Dataset excerpts
----

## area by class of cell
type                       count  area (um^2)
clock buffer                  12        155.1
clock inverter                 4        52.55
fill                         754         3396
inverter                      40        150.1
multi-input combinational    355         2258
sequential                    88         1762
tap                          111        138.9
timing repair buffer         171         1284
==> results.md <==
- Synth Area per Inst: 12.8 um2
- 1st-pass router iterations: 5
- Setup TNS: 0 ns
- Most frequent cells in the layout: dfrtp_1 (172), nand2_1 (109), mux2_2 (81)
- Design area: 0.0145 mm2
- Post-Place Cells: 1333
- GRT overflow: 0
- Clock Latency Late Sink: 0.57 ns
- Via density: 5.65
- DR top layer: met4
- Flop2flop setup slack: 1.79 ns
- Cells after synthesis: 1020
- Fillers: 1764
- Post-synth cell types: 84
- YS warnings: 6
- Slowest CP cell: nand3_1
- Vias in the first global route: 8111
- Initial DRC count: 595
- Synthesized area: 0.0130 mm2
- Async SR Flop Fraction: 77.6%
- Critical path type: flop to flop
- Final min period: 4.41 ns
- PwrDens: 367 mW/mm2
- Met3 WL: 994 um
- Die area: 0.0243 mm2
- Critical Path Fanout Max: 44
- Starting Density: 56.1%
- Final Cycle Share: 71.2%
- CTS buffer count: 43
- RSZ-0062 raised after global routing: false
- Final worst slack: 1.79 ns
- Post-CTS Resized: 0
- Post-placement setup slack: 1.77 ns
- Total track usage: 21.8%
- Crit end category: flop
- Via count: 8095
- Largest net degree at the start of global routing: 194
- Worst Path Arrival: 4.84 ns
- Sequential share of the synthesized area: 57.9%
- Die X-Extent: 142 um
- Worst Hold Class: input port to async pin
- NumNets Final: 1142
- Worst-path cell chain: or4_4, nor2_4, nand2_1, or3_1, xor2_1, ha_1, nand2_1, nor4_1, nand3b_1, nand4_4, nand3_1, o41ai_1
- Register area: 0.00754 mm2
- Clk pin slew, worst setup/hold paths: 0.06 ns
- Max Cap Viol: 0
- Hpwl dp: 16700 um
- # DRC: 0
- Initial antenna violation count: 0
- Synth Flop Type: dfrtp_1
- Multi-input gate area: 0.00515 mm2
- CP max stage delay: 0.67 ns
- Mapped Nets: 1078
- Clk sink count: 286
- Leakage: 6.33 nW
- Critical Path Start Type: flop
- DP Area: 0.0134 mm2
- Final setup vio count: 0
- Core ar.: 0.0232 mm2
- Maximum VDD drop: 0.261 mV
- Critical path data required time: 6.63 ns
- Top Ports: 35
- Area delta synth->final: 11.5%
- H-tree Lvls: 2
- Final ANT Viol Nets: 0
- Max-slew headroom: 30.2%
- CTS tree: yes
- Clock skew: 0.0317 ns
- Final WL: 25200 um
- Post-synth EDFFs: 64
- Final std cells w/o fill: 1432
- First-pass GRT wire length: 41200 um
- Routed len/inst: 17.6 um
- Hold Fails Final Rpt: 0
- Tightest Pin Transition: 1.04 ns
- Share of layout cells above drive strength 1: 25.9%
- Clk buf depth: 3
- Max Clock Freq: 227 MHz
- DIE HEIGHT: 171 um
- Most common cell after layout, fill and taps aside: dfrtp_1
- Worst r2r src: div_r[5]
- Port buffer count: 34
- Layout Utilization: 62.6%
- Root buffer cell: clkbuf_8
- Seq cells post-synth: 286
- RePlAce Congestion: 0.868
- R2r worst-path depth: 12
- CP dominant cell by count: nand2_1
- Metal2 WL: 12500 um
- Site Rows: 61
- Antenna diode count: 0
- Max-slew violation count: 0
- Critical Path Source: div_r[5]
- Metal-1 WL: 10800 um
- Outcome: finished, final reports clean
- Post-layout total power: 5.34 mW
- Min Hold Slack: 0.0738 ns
$ cat src/rtl/rmcl_defs.vh
// register map common logic: offsets, field positions, reset values
// assumes a 9-bit host address, 16-bit data and an 8-bit/16-bit bus mode pin
`ifndef RMCL_DEFS_VH
`define RMCL_DEFS_VH

// ----------------------------------------------------------------------
// register offsets (16-bit word addresses, 8-bit mode uses bit 0 as lane)
// ----------------------------------------------------------------------
`define RMCL_OFS_DEVICE_IDENTIFICATION 9'h000
`define RMCL_OFS_GLOBAL_CONTROL_ONE 9'h002
`define RMCL_OFS_GLOBAL_CONTROL_TWO 9'h004
`define RMCL_OFS_GENERAL_PIN_CONTROL 9'h00A
`define RMCL_OFS_STATUS 9'h014
`define RMCL_OFS_STATUS_LATCHED 9'h016
`define RMCL_OFS_COUNT 9'h01A
`define RMCL_OFS_MODE_STATUS_LATCHED 9'h01C

// ----------------------------------------------------------------------
// global control one fields
// ----------------------------------------------------------------------
`define RMCL_CR1_SNAPSHOT_BIT 3
`define RMCL_CR1_CLEAR_SELECT_BIT 2
`define RMCL_CR1_MASK 16'h40FF

// ----------------------------------------------------------------------
// reset values and the cr2 write mask
// ----------------------------------------------------------------------
`define RMCL_CR1_RESET 16'h0000
`define RMCL_CR2_RESET 16'h0000
`define RMCL_GIOCR_RESET 16'h0000
`define RMCL_CR2_MASK 16'h0F0E

// ----------------------------------------------------------------------
// block address ranges: low and high inclusive
// ----------------------------------------------------------------------
`define RMCL_GLB_LO 9'h000
`define RMCL_GLB_HI 9'h01F
`define RMCL_PORT_LO 9'h040
`define RMCL_PORT_HI 9'h05F
`define RMCL_BERT_LO 9'h060
`define RMCL_BERT_HI 9'h07F
`define RMCL_LENC_LO 9'h08C
`define RMCL_LENC_HI 9'h08F
`define RMCL_LDEC_LO 9'h090
`define RMCL_LDEC_HI 9'h0DF
`define RMCL_TT_LO 9'h0E8
`define RMCL_TT_HI 9'h0FF
`define RMCL_FRM_LO 9'h118
`define RMCL_FRM_HI 9'h13F
`define RMCL_TEST_LO 9'h180
`define RMCL_TEST_HI 9'h19F

`endif

$ cat src/rtl/rmcl_top.v
// register map common logic: host register port, latched status, counter
// assumes host strobes are synchronous to clock_i; events come from same-clock logic
`timescale 1ns/1ps
`include "rmcl_defs.vh"

module rmcl_top #(
    parameter CNT_W = 16,
    parameter [15:0] ID_VALUE = 16'h0A5C // arbitrary identification value
) (
    // clock and resets
    input wire clock_i,
    input wire rst_b_i,
    input wire datapath_reset_n_i,
    // host register port
    input wire [8:0] addr_i,
    input wire [15:0] wdata_i,
    input wire rd_i,
    input wire wr_i,
    input wire bus8_i,
    output reg [15:0] rdata_o,
    output reg ready_n_o,
    // events and mode from the data path
    input wire [7:0] event_i,
    input wire [7:0] mode_active_i,
    input wire count_event_i,
    input wire [7:0] irq_enable_i,
    // outputs to the data path
    output reg [15:0] cr2_o,
    output reg [15:0] pin_ctrl_o,
    output reg zero_count_n_o,
    output reg irq_o
);

    // ------------------------------------------------------------------
    // decode helpers
    // ------------------------------------------------------------------
    function in_block;
        input [8:0] a;
        begin
            in_block = (a <= `RMCL_GLB_HI) ||
                (a >= `RMCL_PORT_LO && a <= `RMCL_BERT_HI) ||
                (a >= `RMCL_LENC_LO && a <= `RMCL_LDEC_HI) ||
                (a >= `RMCL_TT_LO && a <= `RMCL_TT_HI) ||
                (a >= `RMCL_FRM_LO && a <= `RMCL_FRM_HI) ||
                (a >= `RMCL_TEST_LO && a <= `RMCL_TEST_HI);
        end
    endfunction

    // byte-lane merge: a lane that is not written keeps its stored bits
    function [15:0] lane_merge;
        input [15:0] old_val;
        input [15:0] new_val;
        input hi_en;
        input lo_en;
        begin
            lane_merge = old_val;
            if (hi_en)
                lane_merge[15:8] = new_val[15:8];
            if (lo_en)
                lane_merge[7:0] = new_val[7:0];
        end
    endfunction

    // bits one host access clears in a latched register this cycle
    function [7:0] clear_pattern;
        input wr_clear;
        input rd_sel;
        input wr_sel;
        input [7:0] wr_bits;
        begin
            if (!wr_clear && rd_sel)
                clear_pattern = 8'hFF;
            else if (wr_clear && wr_sel)
                clear_pattern = wr_bits;
            else
                clear_pattern = 8'h00;
        end
    endfunction

    // a full counter holds its value rather than wrapping back to zero
    function [CNT_W-1:0] sat_inc;
        input [CNT_W-1:0] cnt;
        begin
            if (&cnt)
                sat_inc = cnt;
            else
                sat_inc = cnt + {{(CNT_W-1){1'b0}}, 1'b1};
        end
    endfunction

    // 8-bit mode hands back one byte in the low lane
    function [15:0] lane_select;
        input [15:0] word;
        input narrow;
        input odd;
        begin
            if (!narrow)
                lane_select = word;
            else if (odd)
                lane_select = {8'h00, word[15:8]};
            else
                lane_select = {8'h00, word[7:0]};
        end
    endfunction

    // in 8-bit mode bit 0 picks the lane, so the word address drops it
    wire [8:0] word_addr = {addr_i[8:1], 1'b0};
    wire hit_block = in_block(addr_i);
    wire wr_hi = wr_i && (!bus8_i || addr_i[0]);
    wire wr_lo = wr_i && (!bus8_i || !addr_i[0]);

    // ------------------------------------------------------------------
    // registers
    // ------------------------------------------------------------------
    reg [15:0] cr1_r;
    reg [15:0] cr2_r;
    reg [15:0] pin_r;
    reg [7:0] latched_r;
    reg [7:0] mode_latched_r;
    reg [7:0] event_d_r;
    reg [CNT_W-1:0] run_cnt_r;
    reg [CNT_W-1:0] cnt_reg_r;
    reg snap_d_r;
    reg done_r;
    reg [1:0] upd_state_r;

    localparam [1:0] UPD_IDLE = 2'h0;
    localparam [1:0] UPD_COPY = 2'h1;
    localparam [1:0] UPD_DONE = 2'h2;

    wire dp_rst = !datapath_reset_n_i;

    // ------------------------------------------------------------------
    // configuration registers
    // ------------------------------------------------------------------
    // reserved cr1 and cr2 bits are masked off on write, so software reads them back as zero
    always @(posedge clock_i or negedge rst_b_i) begin
        if (!rst_b_i) begin
            cr1_r <= `RMCL_CR1_RESET;
            cr2_r <= `RMCL_CR2_RESET;
            pin_r <= `RMCL_GIOCR_RESET;
        end else if (wr_i) begin
            if (word_addr == `RMCL_OFS_GLOBAL_CONTROL_ONE)
                cr1_r <= lane_merge(cr1_r, wdata_i & `RMCL_CR1_MASK, wr_hi, wr_lo);
            if (word_addr == `RMCL_OFS_GLOBAL_CONTROL_TWO)
                cr2_r <= lane_merge(cr2_r, wdata_i & `RMCL_CR2_MASK, wr_hi, wr_lo);
            if (word_addr == `RMCL_OFS_GENERAL_PIN_CONTROL)
                pin_r <= lane_merge(pin_r, wdata_i, wr_hi, wr_lo);
        end
    end

    // data path copies only follow the registers outside data path reset
    always @(posedge clock_i or negedge rst_b_i) begin
        if (!rst_b_i) begin
            cr2_o <= `RMCL_CR2_RESET;
            pin_ctrl_o <= `RMCL_GIOCR_RESET;
        end else if (!dp_rst) begin
            cr2_o <= cr2_r;
            pin_ctrl_o <= pin_r;
        end
    end

    // ------------------------------------------------------------------
    // latched status
    // ------------------------------------------------------------------
    wire clear_on_write = cr1_r[`RMCL_CR1_CLEAR_SELECT_BIT];
    wire rd_lat = rd_i && word_addr == `RMCL_OFS_STATUS_LATCHED;
    wire wr_lat = wr_i && word_addr == `RMCL_OFS_STATUS_LATCHED;
    wire rd_mlat = rd_i && word_addr == `RMCL_OFS_MODE_STATUS_LATCHED;
    wire wr_mlat = wr_i && word_addr == `RMCL_OFS_MODE_STATUS_LATCHED;
    // both latched registers live in the low byte; upper lane holds nothing
    wire rd_lo_lane = !bus8_i || !addr_i[0];
    wire [7:0] ev_on = event_i & ~event_d_r & mode_active_i;
    wire [7:0] ev_chg = (event_i ^ event_d_r) & mode_active_i;
    wire [7:0] clr_lat = clear_pattern(clear_on_write, rd_lat && rd_lo_lane, wr_lat && wr_lo, wdata_i[7:0]);
    wire [7:0] clr_mlat = clear_pattern(clear_on_write, rd_mlat && rd_lo_lane, wr_mlat && wr_lo, wdata_i[7:0]);
    // a new event wins over a clear in the same cycle
    wire [7:0] latched_nxt = (latched_r & ~clr_lat) | ev_on;
    wire [7:0] mode_latched_nxt = (mode_latched_r & ~clr_mlat) | ev_chg;

    always @(posedge clock_i or negedge rst_b_i) begin
        if (!rst_b_i) begin
            event_d_r <= 8'h00;
            latched_r <= 8'h00;
            mode_latched_r <= 8'h00;
        end else begin
            event_d_r <= event_i;
            if (dp_rst) begin
                latched_r <= 8'h00;
                mode_latched_r <= 8'h00;
            end else begin
                latched_r <= latched_nxt;
                mode_latched_r <= mode_latched_nxt;
            end
        end
    end

    // ------------------------------------------------------------------
    // counter and snapshot
    // ------------------------------------------------------------------
    wire snap_req = cr1_r[`RMCL_CR1_SNAPSHOT_BIT];
    wire snap_rise = snap_req && !snap_d_r && !dp_rst;
    // counter slot 0 is a reserved counter when bit 0 of mode is low
    wire cnt_live = count_event_i && mode_active_i[0];
    wire [CNT_W-1:0] cnt_inc = sat_inc(run_cnt_r);

    // update sequencer: a snapshot request seen mid-update is dropped, so the
    // host must wait for done before it asks again
    reg [1:0] upd_state_nxt;
    always @* begin
        upd_state_nxt = upd_state_r;
        case (upd_state_r)
            UPD_IDLE: begin
                if (snap_rise)
                    upd_state_nxt = UPD_COPY;
            end
            UPD_COPY: begin
                upd_state_nxt = UPD_DONE;
            end
            UPD_DONE: begin
                upd_state_nxt = UPD_IDLE;
            end
            default: begin
                upd_state_nxt = UPD_IDLE;
            end
        endcase
    end

    always @(posedge clock_i or negedge rst_b_i) begin
        if (!rst_b_i) begin
            snap_d_r <= 1'b0;
            done_r <= 1'b1;
            upd_state_r <= UPD_IDLE;
            run_cnt_r <= {CNT_W{1'b0}};
            cnt_reg_r <= {CNT_W{1'b0}};
            zero_count_n_o <= 1'b1;
        end else begin
            snap_d_r <= snap_req;
            zero_count_n_o <= 1'b1;
            if (dp_rst) begin
                run_cnt_r <= {CNT_W{1'b0}};
                cnt_reg_r <= {CNT_W{1'b0}};
                upd_state_r <= UPD_IDLE;
                done_r <= 1'b1;
            end else begin
                upd_state_r <= upd_state_nxt;
                case (upd_state_r)
                    UPD_IDLE: begin
                        if (cnt_live)
                            run_cnt_r <= cnt_inc;
                        if (snap_rise)
                            done_r <= 1'b0;
                    end
                    UPD_COPY: begin
                        cnt_reg_r <= run_cnt_r;
                        // an event on the copy edge starts the fresh count at one
                        run_cnt_r <= cnt_live ? {{(CNT_W-1){1'b0}}, 1'b1} : {CNT_W{1'b0}};
                        zero_count_n_o <= 1'b0;
                    end
                    UPD_DONE: begin
                        if (cnt_live)
                            run_cnt_r <= cnt_inc;
                        done_r <= 1'b1;
                    end
                    default: begin
                        done_r <= 1'b1;
                    end
                endcase
            end
        end
    end

    // ------------------------------------------------------------------
    // interrupt: enables for reserved bits still count
    // ------------------------------------------------------------------
    always @(posedge clock_i or negedge rst_b_i) begin
        if (!rst_b_i)
            irq_o <= 1'b0;
        else
            irq_o <= |((latched_r | mode_latched_r) & irq_enable_i);
    end

    // ------------------------------------------------------------------
    // read mux and ready
    // ------------------------------------------------------------------
    // snapshot done is ORed onto bit 1 with live event 1; bit 0 and unused modes read zero
    wire [15:0] status_word = {8'h00, event_i & mode_active_i & 8'hFE} | {14'h0000, done_r, 1'b0};
    // zero-extend first so any counter width down to one bit reads cleanly
    wire [CNT_W+15:0] cnt_wide = {16'h0000, cnt_reg_r};
    wire acc_hit = (rd_i || wr_i) && hit_block;
    wire rd_hit = rd_i && hit_block;

    reg [15:0] word_rd;
    always @* begin
        word_rd = 16'h0000;
        case (word_addr)
            `RMCL_OFS_DEVICE_IDENTIFICATION: word_rd = ID_VALUE;
            `RMCL_OFS_GLOBAL_CONTROL_ONE: word_rd = cr1_r;
            `RMCL_OFS_GLOBAL_CONTROL_TWO: word_rd = cr2_r;
            `RMCL_OFS_GENERAL_PIN_CONTROL: word_rd = pin_r;
            `RMCL_OFS_STATUS: word_rd = status_word;
            `RMCL_OFS_STATUS_LATCHED: word_rd = {8'h00, latched_r};
            `RMCL_OFS_MODE_STATUS_LATCHED: word_rd = {8'h00, mode_latched_r};
            `RMCL_OFS_COUNT: word_rd = cnt_wide[15:0];
            default: word_rd = 16'h0000;
        endcase
    end

    always @(posedge clock_i or negedge rst_b_i) begin
        if (!rst_b_i) begin
            rdata_o <= 16'h0000;
            ready_n_o <= 1'b1;
        end else begin
            ready_n_o <= !acc_hit;
            if (rd_hit)
                rdata_o <= lane_select(word_rd, bus8_i, addr_i[0]);
            else
                rdata_o <= 16'h0000;
        end
    end

endmodule // rmcl_top
<file path="src/rtl/wdg_cfg.svh">
`ifndef WDG_CFG_SVH
`define WDG_CFG_SVH

`define WDG_CTRL_ADDR 8'h60
`define WDG_CAUSE_ADDR 8'h54
`define WDG_UNLOCK_CYCLES 3'h4
`define WDG_BASE_CYCLES 21'h00800
`define WDG_PERIOD_MAX 4'h9
`define WDG_CTRL_RESET 8'h00
`define WDG_CAUSE_RESET 5'h01
`define WDG_CAUSE_POR 0
`define WDG_CAUSE_PIN 1
`define WDG_CAUSE_BROWNOUT 2
`define WDG_CAUSE_TIMEOUT 3
`define WDG_CAUSE_SCAN 4

`endif

</file>
<file path="src/rtl/wdg_pkg.sv">
package wdg_pkg;

  typedef enum logic {WDG_LOCKED, WDG_UNLOCKED} wdg_lock_t;

  // Bit order of the control register, bit 7 first.
  typedef struct packed {
    logic irq_flag;
    logic irq_en;
    logic period_hi;
    logic change_en;
    logic rst_en;
    logic [2:0] period_lo;
  } wdg_ctrl_t;

  typedef struct packed {
    logic [2:0] osc_sync;
    logic [1:0] fuse_sync;
    logic irq_flag;
    logic irq_en;
    logic rst_en;
    logic [3:0] period;
    wdg_lock_t lock;
    logic [2:0] win_cnt;
    logic [19:0] count;
    logic [4:0] cause;
    logic rst_pulse;
    logic [7:0] rdata;
  } wdg_state_t;

endpackage : wdg_pkg

</file>
<file path="src/rtl/wdg_top.sv">
`timescale 1ns/1ps
`include "wdg_cfg.svh"
// Function
// - Counter advances on ticks of the separate low-frequency oscillator.
// - The restart command clears the counter; software restarts before time-out.
// - Reset and interrupt enables select stopped, interrupt, reset or combined mode.
// - Programmed always-on fuse forces reset mode: reset enable one, interrupt enable zero.
// - One write with change enable clear updates reset enable and period within four cycles.
// - Time-out sets the interrupt flag when interrupt operation is configured.
// - Flag clears when the vector executes or when one is written to it.
// - Interrupt request needs global enable, interrupt enable and pending flag.
// - In combined mode the vector clears interrupt enable and flag.
// - In combined mode an unserviced second time-out issues a system reset.
// - Scan-chain reset sets status bit 4; power-on or writing zero clears it.
// - Watchdog reset sets status bit 3; power-on or writing zero clears it.
// - Brown-out reset sets status bit 2; power-on or writing zero clears it.
// - External pin reset sets status bit 1; power-on or writing zero clears it.
// - Power-on sets status bit 0; only a written zero clears it.
// - Change enable clears itself four clock cycles after being written.
// - While the watchdog reset flag is set, reset enable reads and acts as one.
// - Period codes give 2048 cycles doubling to 1048576; codes above nine are reserved.
// - A reset-mode time-out gives a one-cycle internal reset pulse.
module wdg_top
  import wdg_pkg::*;
(
  input wire logic sys_clk,
  input wire logic reset_n,
  input wire logic osc_clk,
  input wire logic always_on_fuse,
  input wire logic restart_cmd,
  input wire logic irq_ack,
  input wire logic global_irq_en,
  input wire logic pin_reset_evt,
  input wire logic brownout_reset_evt,
  input wire logic scan_reset_evt,
  input wire logic [7:0] io_addr,
  input wire logic io_wr,
  input wire logic io_rd,
  input wire logic [7:0] io_wdata,
  output logic [7:0] io_rdata,
  output logic irq_req,
  output logic timeout_reset_pulse
);

  ////////////////////////////////////////////////////////////////////////////
  logic [1:0] rst_sync_q;
  logic rst_n;

  always_ff @(posedge sys_clk or negedge reset_n) begin
    if (!reset_n) begin
      rst_sync_q <= 2'h0;
    end else begin
      rst_sync_q <= {rst_sync_q[0], 1'b1};
    end
  end

  assign rst_n = rst_sync_q[1];

  ////////////////////////////////////////////////////////////////////////////
  wdg_state_t s_q;
  wdg_state_t s_d;
  wdg_ctrl_t wr_val;
  wdg_ctrl_t ctrl_rd;
  logic fuse;
  logic tick;
  logic eff_de;
  logic eff_ie;
  logic running;
  logic wr_ctrl;
  logic wr_cause;
  logic timeout;
  logic timeout_rst;
  logic flag_set;
  logic [20:0] limit;

  always_comb begin
    s_d = s_q;
    wr_val = wdg_ctrl_t'(io_wdata);
    wr_ctrl = io_wr && (io_addr == `WDG_CTRL_ADDR);
    wr_cause = io_wr && (io_addr == `WDG_CAUSE_ADDR);
    // The fuse synchroniser is read at its second stage only; the oscillator one at its second and third stages, for edge detection.
    s_d.osc_sync = {s_q.osc_sync[1:0], osc_clk};
    s_d.fuse_sync = {s_q.fuse_sync[0], always_on_fuse};
    fuse = s_q.fuse_sync[1];
    tick = s_q.osc_sync[1] && !s_q.osc_sync[2];
    eff_de = fuse || s_q.rst_en || s_q.cause[`WDG_CAUSE_TIMEOUT];
    eff_ie = !fuse && s_q.irq_en;
    running = eff_de || eff_ie;
    // Reserved codes behave as the longest period rather than wrapping short.
    if (s_q.period > `WDG_PERIOD_MAX) begin
      limit = `WDG_BASE_CYCLES << `WDG_PERIOD_MAX;
    end else begin
      limit = `WDG_BASE_CYCLES << s_q.period;
    end
    timeout = running && tick && ({1'b0, s_q.count} == limit - 21'h000001);

    // Counter.
    if (restart_cmd || !running) begin
      s_d.count = 20'h00000;
    end else if (tick) begin
      if (timeout) begin
        s_d.count = 20'h00000;
      end else begin
        s_d.count = s_q.count + 20'h00001;
      end
    end

    // Time-out action.
    flag_set = timeout && eff_ie && (!eff_de || !s_q.irq_flag);
    timeout_rst = timeout && eff_de && (!eff_ie || s_q.irq_flag);
    s_d.rst_pulse = timeout_rst;

    // Unlock window ages out even if no write arrives.
    if (s_q.lock == WDG_UNLOCKED) begin
      if (s_q.win_cnt > 3'h1) begin
        s_d.win_cnt = s_q.win_cnt - 3'h1;
      end else begin
        s_d.lock = WDG_LOCKED;
        s_d.win_cnt = 3'h0;
      end
    end

    if (irq_ack) begin
      s_d.irq_flag = 1'b0;
      if (eff_de) begin
        s_d.irq_en = 1'b0;
      end
    end

    if (wr_ctrl) begin
      s_d.irq_en = wr_val.irq_en;
      if (wr_val.irq_flag) begin
        s_d.irq_flag = 1'b0;
      end
      if (wr_val.change_en && wr_val.rst_en) begin
        s_d.lock = WDG_UNLOCKED;
        s_d.win_cnt = `WDG_UNLOCK_CYCLES;
        s_d.rst_en = 1'b1;
      end else if ((s_q.lock == WDG_UNLOCKED) && !wr_val.change_en) begin
        s_d.rst_en = wr_val.rst_en;
        s_d.period = {wr_val.period_hi, wr_val.period_lo};
        s_d.lock = WDG_LOCKED;
        s_d.win_cnt = 3'h0;
      end else begin
        s_d.rst_en = s_q.rst_en || wr_val.rst_en;
      end
    end

    // Set wins over any clear in the same cycle.
    if (flag_set) begin
      s_d.irq_flag = 1'b1;
    end
    if (s_q.cause[`WDG_CAUSE_TIMEOUT]) begin
      s_d.rst_en = 1'b1;
    end

    // Reset cause flags: writing zero clears, events set.
    if (wr_cause) begin
      s_d.cause = s_q.cause & io_wdata[4:0];
    end
    if (scan_reset_evt) begin
      s_d.cause[`WDG_CAUSE_SCAN] = 1'b1;
    end
    if (timeout_rst) begin
      s_d.cause[`WDG_CAUSE_TIMEOUT] = 1'b1;
    end
    if (brownout_reset_evt) begin
      s_d.cause[`WDG_CAUSE_BROWNOUT] = 1'b1;
    end
    if (pin_reset_evt) begin
      s_d.cause[`WDG_CAUSE_PIN] = 1'b1;
    end

    ctrl_rd.irq_flag = s_q.irq_flag;
    ctrl_rd.irq_en = eff_ie;
    ctrl_rd.period_hi = s_q.period[3];
    ctrl_rd.change_en = (s_q.lock == WDG_UNLOCKED);
    ctrl_rd.rst_en = eff_de;
    ctrl_rd.period_lo = s_q.period[2:0];
    if (io_rd && (io_addr == `WDG_CTRL_ADDR)) begin
      s_d.rdata = ctrl_rd;
    end else if (io_rd && (io_addr == `WDG_CAUSE_ADDR)) begin
      s_d.rdata = {3'h0, s_q.cause};
    end else if (io_rd) begin
      s_d.rdata = 8'h00;
    end
  end

  // Power-on is this reset; only the power-on cause bit comes up set.
  always_ff @(posedge sys_clk or negedge rst_n) begin
    if (!rst_n) begin
      s_q <= '0;
      s_q.lock <= WDG_LOCKED;
      s_q.cause <= `WDG_CAUSE_RESET;
    end else begin
      s_q <= s_d;
    end
  end

  assign io_rdata = s_q.rdata;
  assign irq_req = global_irq_en && eff_ie && s_q.irq_flag;
  assign timeout_reset_pulse = s_q.rst_pulse;
endmodule : wdg_top

</file>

----

*PROBLEM DETAILS*: What you give back should be only the lines of the records above, starting at the line with "- Vias in the first global route: 8111" and ending at the line with "- Clk pin slew, worst", restated word for word.

*SOLUTION FOR THIS PROBLEM*:
- Vias in the first global route: 8111
- Initial DRC count: 595
- Synthesized area: 0.0130 mm2
- Async SR Flop Fraction: 77.6%
- Critical path type: flop to flop
- Final min period: 4.41 ns
- PwrDens: 367 mW/mm2
- Met3 WL: 994 um
- Die area: 0.0243 mm2
- Critical Path Fanout Max: 44
- Starting Density: 56.1%
- Final Cycle Share: 71.2%
- CTS buffer count: 43
- RSZ-0062 raised after global routing: false
- Final worst slack: 1.79 ns
- Post-CTS Resized: 0
- Post-placement setup slack: 1.77 ns
- Total track usage: 21.8%
- Crit end category: flop
- Via count: 8095
- Largest net degree at the start of global routing: 194
- Worst Path Arrival: 4.84 ns
- Sequential share of the synthesized area: 57.9%
- Die X-Extent: 142 um
- Worst Hold Class: input port to async pin
- NumNets Final: 1142
- Worst-path cell chain: or4_4, nor2_4, nand2_1, or3_1, xor2_1, ha_1, nand2_1, nor4_1, nand3b_1, nand4_4, nand3_1, o41ai_1
- Register area: 0.00754 mm2
- Clk pin slew, worst setup/hold paths: 0.06 ns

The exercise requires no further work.